Robert Spillane, who came over from the Steelers, has brought it to the linebacker room; Marcus Epps, signed from the NFC champion Eagles, to the safety room; former Patriot Jakobi Meyers has added to what the Raiders already have in the receiver room; and new quarterback Jimmy Garoppolo certainly knows what McDaniels and Ziegler expect.

So while last year the Raiders went shopping for top-of-the-roster, big-box items like Davante Adams and Chandler Jones, this time around they are focusing on building up the middle of the team with players who they hope will become torch bearers.

“We drafted seven captains,” McDaniels says. “We weren’t going out there saying we have to draft captains. But the reality is we were trying to find a way where we could get that part of our team to try to take a step forward."

The steps forward are happening, too, with young incumbents in key spots. Playing next to Spillane has helped Divine Deablo. Ditto for second-round pick Tre’von Moehrig, who gets to learn from Epps. With those two examples, and others, there’s been a multiplying effect that’ll help on those margins, and also in shoring up a weakness (in this case the middle of the defense) of a year ago.

Which ultimately should give the Raiders a better, smarter team.

Las Vegas Raiders coach Josh McDaniel shakes hands with safety Tre'von Moehrig

Moehrig has totaled 55 sacks in each of his two seasons with the Raiders.

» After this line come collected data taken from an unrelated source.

===== src/rtl/rr_mux4_arbiter.sv =====
// Four-requester round-robin arbiter feeding a one-word registered output buffer.
// The pointer names the highest-priority requester and moves just past each winner.
module rr_mux4_arbiter #(
  parameter int WIDTH = 8
) (
  input  logic             clk,
  input  logic             rst,
  input  logic [3:0]       req,
  input  logic [WIDTH-1:0] i0,
  input  logic [WIDTH-1:0] i1,
  input  logic [WIDTH-1:0] i2,
  input  logic [WIDTH-1:0] i3,
  output logic [3:0]       gnt,
  output logic [1:0]       sel,
  output logic             out_valid,
  output logic [WIDTH-1:0] out_data,
  input  logic             out_ready,
  output logic             dbg_state_o,
  output logic [1:0]       dbg_ptr_o
);

  // Output handshake: a word moves when out_valid && out_ready on a rising edge;
  // out_valid never drops without that transfer (or reset), and data holds while stalled.
  typedef enum logic {EMPTY = 1'b0, FULL = 1'b1} state_e;

  state_e           state_q, state_d;
  logic [1:0]       ptr_q, ptr_d;
  logic [1:0]       sel_q, sel_d;
  logic [WIDTH-1:0] data_q, data_d;

  logic             cap;
  logic             found;
  logic [1:0]       win;
  logic [1:0]       idx;
  logic [WIDTH-1:0] win_data;

  // First requesting index scanning upward from ptr_q, wrapping mod 4.
  always_comb begin
    found = 1'b0;
    win   = ptr_q;
    idx   = '0;
    for (int k = 0; k < 4; k++) begin
      idx = ptr_q + 2'(k);
      if (!found && req[idx]) begin
        found = 1'b1;
        win   = idx;
      end
    end
  end

  always_comb begin
    win_data = i0;
    case (win)
      2'd0: win_data = i0;
      2'd1: win_data = i1;
      2'd2: win_data = i2;
      2'd3: win_data = i3;
      default: win_data = i0;
    endcase
  end

  assign cap = (|req) && ((state_q == EMPTY) || out_ready) && !rst;

  always_comb begin
    state_d = state_q;
    ptr_d   = ptr_q;
    sel_d   = sel_q;
    data_d  = data_q;
    gnt     = 4'b0000;
    if (cap) begin
      gnt     = 4'b0001 << win;
      state_d = FULL;
      ptr_d   = win + 2'd1;
      sel_d   = win;
      data_d  = win_data;
    end else if (state_q == FULL && out_ready) begin
      state_d = EMPTY;
    end
  end

  always_ff @(posedge clk) begin
    if (rst) begin
      state_q <= EMPTY;
      ptr_q   <= '0;
      sel_q   <= '0;
      data_q  <= '0;
    end else begin
      state_q <= state_d;
      ptr_q   <= ptr_d;
      sel_q   <= sel_d;
      data_q  <= data_d;
    end
  end

  assign out_valid   = (state_q == FULL);
  assign out_data    = data_q;
  assign sel         = sel_q;
  assign dbg_state_o = (state_q == FULL);
  assign dbg_ptr_o   = ptr_q;

endmodule


===== config.mk =====
export PLATFORM = sky130hd
export DESIGN_NAME = rr_mux4_arbiter
export DESIGN_NICKNAME = d
export VERILOG_FILES = /design/src/rtl/rr_mux4_arbiter.sv
export SDC_FILE = /design/constraint.sdc
export NUM_CORES = 1
export LEC_CHECK = 0
export BUFFER_PORTS_ARGS = -buffer_cell sky130_fd_sc_hd__buf_2
export CORE_UTILIZATION = 44
export CTS_CLUSTER_DIAMETER = 40
export DETAILED_ROUTE_END_ITERATION = 10
export PLACE_DENSITY = 0.84
export SYNTH_ARGS = -nofsm -noshare
export SYNTH_HDL_FRONTEND = slang
export SYNTH_SLANG_ARGS = --single-unit

===== constraint.sdc =====
create_clock -name clk -period 5.4 [get_ports clk]
set_input_delay 0.54 -clock clk [delete_from_list [all_inputs] [get_ports clk]]
set_output_delay 0.54 -clock clk [all_outputs]
set_load 0.01 [all_outputs]

==> results_tabular.tex, run 1 <==
\begin{tabular}{lr}
\hline
Metric & Value \\
\hline
\multicolumn{2}{l}{\textbf{Routing}} \\
DR DRC count & 0 \\
Via Count & 950 \\
Drt total wl & 2290 um \\
Via density per instance & 5.31 \\
Number of detailed-route iterations in the first pass & 6 \\
Routed length per placed instance & 12.8 um \\
Antenna-violating nets left & 0 \\
Iteration-0 DRC Markers & 43 \\
\multicolumn{2}{l}{\textbf{Global route}} \\
Global-route wire length before repair & 3340 um \\
Number of antenna violations at the first check in global routing & 0 \\
Met1 usage in global routing & 28.9\% \\
Pin count of the biggest net entering global routing & 22 \\
Global route overflow & 0 \\
Busiest metal layer after global routing & met2 \\
Overall Global Routing Usage & 22.1\% \\
GRT met2 Usage & 35.7\% \\
Global routing usage on met3 & 4.37\% \\
Via count of the first global-routing pass & 789 \\
\multicolumn{2}{l}{\textbf{Placement}} \\
Hpwl dp & 1840 um \\
Count of port buffers added during placement & 56 \\
RD Place Congestion & 0.776 \\
Post-place setup slack & 2.81 ns \\
\multicolumn{2}{l}{\textbf{Timing}} \\
Final total negative setup slack & 0 ns \\
Final Setup Violations & 0 \\
RSZ-0062 raised after global routing & false \\
Slew headroom & 56.4\% \\
Fin worst setup slack & 2.80 ns \\
Achievable clock frequency & 0.384 GHz \\
Least-Margin Pin Slew & 0.649 ns \\
Fin crit period & 2.60 ns \\
Max-slew violation count & 0 \\
Post-Route Skew & 0.00218 ns \\
Final count of hold timing violations & 0 \\
Portion of the clock cycle consumed by the worst path in the final layout & 48.2\% \\
\multicolumn{2}{l}{\textbf{Cells and area}} \\
Layout fillers & 176 \\
N\_diodes & 0 \\
P\&R area growth vs syn & 34.3\% \\
Leading cell types in the layout, fill and taps excluded & buf\_2, dfxtp\_1, nand2\_1, nand3b\_1 \\
Net total in the final layout & 199 \\
Commonest non-fill, non-tap cell in the layout & buf\_2 \\
Fraction of final layout cells with drive strength greater than 1 & 40.3\% \\
\multicolumn{2}{l}{\textbf{Clocking}} \\
Maximum clock insertion buffer count & 2 \\
Root cell of the clock tree & clkbuf\_4 \\
Setup Buffers After CTS & 0 \\
TritonCTS clock tree & yes \\
Total of hold buffers inserted after clock tree synthesis & 0 \\
Clock sink count & 13 \\
Clk slew on worst S/H paths & 0.08 ns \\
Number of buffers created by CTS & 3 \\
Post\_cts resized & 0 \\
H-Tree Level Count & 1 \\
Insertion delay of the later-clocked pin in the worst-skew pair & 0.29 ns \\
\multicolumn{2}{l}{\textbf{Floorplanning}} \\
Core Footprint & 1760 um\^{}2 \\
Overall die area & 2090 um\^{}2 \\
Top-level I/O count & 57 \\
Horizontal die dimension & 45.7 um \\
Vertical die dimension & 45.7 um \\
Number of standard-cell rows in the floorplan & 15 \\
Starting density of the core & 47.7\% \\
\multicolumn{2}{l}{\textbf{Run status}} \\
Outcome & finished clean \\
\multicolumn{2}{l}{\textbf{Critical path}} \\
Type of element capturing the critical path & primary output \\
Arrival time of the worst setup path & 2.06 ns \\
Startpoint type of the worst setup path & register \\
Worst setup startpoint & dbg\_ptr\_o[1] \\
Register-to-register setup slack & 3.06 ns \\
Maximum net fanout on the critical path & 9 \\
Beginning of the worst register-to-register path & dbg\_ptr\_o[1] \\
Required time of the critical path & 4.86 ns \\
Kind of critical path & reg -> out \\
\multicolumn{2}{l}{\textbf{Synth}} \\
Count of different cell masters after synthesis & 24 \\
Post-Syn Area per Cell & 8.26 um\^{}2 \\
Post-synthesis sequential element count & 13 \\
Mapped Cells & 102 \\
Mapped Nets & 146 \\
Number of warnings printed during yosys synthesis & 0 \\
Synth Cell Area & 842 um\^{}2 \\
Sequential fraction of the synthesis area & 30.9\% \\
\multicolumn{2}{l}{\textbf{Pwr}} \\
Maximum resistive drop on vdd & 166 uV \\
Pwr Density & 354 nW/um\^{}2 \\
Static leakage & 0.580 nW \\
\multicolumn{2}{l}{\textbf{Flow run}} \\
Max Cap Viol & 0 \\
\multicolumn{2}{l}{\textbf{Hold path}} \\
Hold Startpoint & out\_data[4] \\
Worst Hold Class & reg -> reg \\
\hline
\end{tabular}
worst paths after layout:
path                 endpoint  cells after the start
hold / removal    out_data[4]                      2
setup reg to reg  out_data[2]                      9
hold reg to reg   out_data[4]                      2
setup / recovery       gnt[2]                      7
registers in the layout, summed over array words and instances (netlist names):
register	cells
out_data	8
dbg_ptr_o	2
sel	2
dbg_state_o	1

“You saw us in the two-minute a bunch at the end today,” McDaniels says. “You saw us in the situational plays in the kicking game. You can win those scenarios if you’re prepared really well, and you know what you want to do and you know what the opponent’s likely to do. Then you can just play fast and you’re not out there thinking. If you can get 11 guys who know what to expect, know the why, to me, now you’re playing ahead of the game.

“I always thought that that was one of the things that we had attempted to do [in New England] and we’re attempting to do here. I’m not speaking about anybody that came here before us. I don’t know what they did. I just know that close games in the NFL are won or lost. You can lose one just as quickly as you can win one in terms of making a bad decision or not making a play in the right scenario.”

Another sign of the focus on details: the hire of a dedicated returners coach, in Danny Amendola, a role that McDaniels once saw filled adeptly by Troy Brown in Foxborough. The idea there was that it’s such a specialized thing, and so important to the game, that getting someone who’s done it is necessary.

And it’s just another example of where the Raiders think the difference between 11 losses and as many wins could come.

“We know the importance of it,” McDaniels says. “[Getting] Peters—Marcus Peters is a super-aware player. There’s just an element of maturity, wisdom. Wisdom comes from experience, and then you have to really understand how important it is week after week if you want to be good at it. That s---’s not an accident. Winning situational football against Sean Payton in Week 1 is going to be different than winning it against [Sean] McDermott in Week 2, which is going to be different than winning it against [Mike] Tomlin in Week 3.

“They’re all huge challenges. They’re all going to pose different problems. But you either win them or you don’t. If you lose them, you’re not going to be very good.”

In that area, given how much work they’ve poured into it, McDaniels is pretty confident the Raiders are going to be better.

Which is why, quietly, he thinks the team should be, too.